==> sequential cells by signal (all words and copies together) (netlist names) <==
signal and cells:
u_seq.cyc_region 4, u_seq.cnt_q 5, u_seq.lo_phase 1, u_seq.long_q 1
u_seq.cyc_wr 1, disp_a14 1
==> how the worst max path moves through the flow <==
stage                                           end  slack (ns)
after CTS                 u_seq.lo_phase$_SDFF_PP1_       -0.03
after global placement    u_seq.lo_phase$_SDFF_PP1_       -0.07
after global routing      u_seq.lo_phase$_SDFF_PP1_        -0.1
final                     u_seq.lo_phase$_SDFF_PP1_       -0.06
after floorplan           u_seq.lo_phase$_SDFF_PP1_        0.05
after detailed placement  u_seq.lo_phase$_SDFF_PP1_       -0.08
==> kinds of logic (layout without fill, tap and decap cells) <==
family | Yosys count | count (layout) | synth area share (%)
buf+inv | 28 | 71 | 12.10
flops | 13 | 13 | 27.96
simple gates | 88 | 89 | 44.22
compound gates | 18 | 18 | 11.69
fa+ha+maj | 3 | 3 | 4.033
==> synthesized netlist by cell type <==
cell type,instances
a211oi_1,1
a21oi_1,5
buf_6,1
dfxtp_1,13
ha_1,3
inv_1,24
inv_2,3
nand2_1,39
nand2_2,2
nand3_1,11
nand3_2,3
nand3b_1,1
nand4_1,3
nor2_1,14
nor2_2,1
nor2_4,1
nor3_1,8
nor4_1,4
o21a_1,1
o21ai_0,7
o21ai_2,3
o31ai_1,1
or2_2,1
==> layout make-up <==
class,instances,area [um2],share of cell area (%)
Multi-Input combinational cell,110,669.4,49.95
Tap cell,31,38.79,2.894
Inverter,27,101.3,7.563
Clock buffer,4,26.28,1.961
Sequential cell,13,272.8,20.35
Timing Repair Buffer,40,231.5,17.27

*****

**Task instructions**
Each line of the data must be copied exactly as it appears.

**Answer box**
==> sequential cells by signal (all words and copies together) (netlist names) <==
signal and cells:
u_seq.cyc_region 4, u_seq.cnt_q 5, u_seq.lo_phase 1, u_seq.long_q 1
u_seq.cyc_wr 1, disp_a14 1
==> how the worst max path moves through the flow <==
stage                                           end  slack (ns)
after CTS                 u_seq.lo_phase$_SDFF_PP1_       -0.03
after global placement    u_seq.lo_phase$_SDFF_PP1_       -0.07
after global routing      u_seq.lo_phase$_SDFF_PP1_        -0.1
final                     u_seq.lo_phase$_SDFF_PP1_       -0.06
after floorplan           u_seq.lo_phase$_SDFF_PP1_        0.05
after detailed placement  u_seq.lo_phase$_SDFF_PP1_       -0.08
==> kinds of logic (layout without fill, tap and decap cells) <==
family | Yosys count | count (layout) | synth area share (%)
buf+inv | 28 | 71 | 12.10
flops | 13 | 13 | 27.96
simple gates | 88 | 89 | 44.22
compound gates | 18 | 18 | 11.69
fa+ha+maj | 3 | 3 | 4.033
==> synthesized netlist by cell type <==
cell type,instances
a211oi_1,1
a21oi_1,5
buf_6,1
dfxtp_1,13
ha_1,3
inv_1,24
inv_2,3
nand2_1,39
nand2_2,2
nand3_1,11
nand3_2,3
nand3b_1,1
nand4_1,3
nor2_1,14
nor2_2,1
nor2_4,1
nor3_1,8
nor4_1,4
o21a_1,1
o21ai_0,7
o21ai_2,3
o31ai_1,1
or2_2,1
==> layout make-up <==
class,instances,area [um2],share of cell area (%)
Multi-Input combinational cell,110,669.4,49.95
Tap cell,31,38.79,2.894
Inverter,27,101.3,7.563
Clock buffer,4,26.28,1.961
Sequential cell,13,272.8,20.35
Timing Repair Buffer,40,231.5,17.27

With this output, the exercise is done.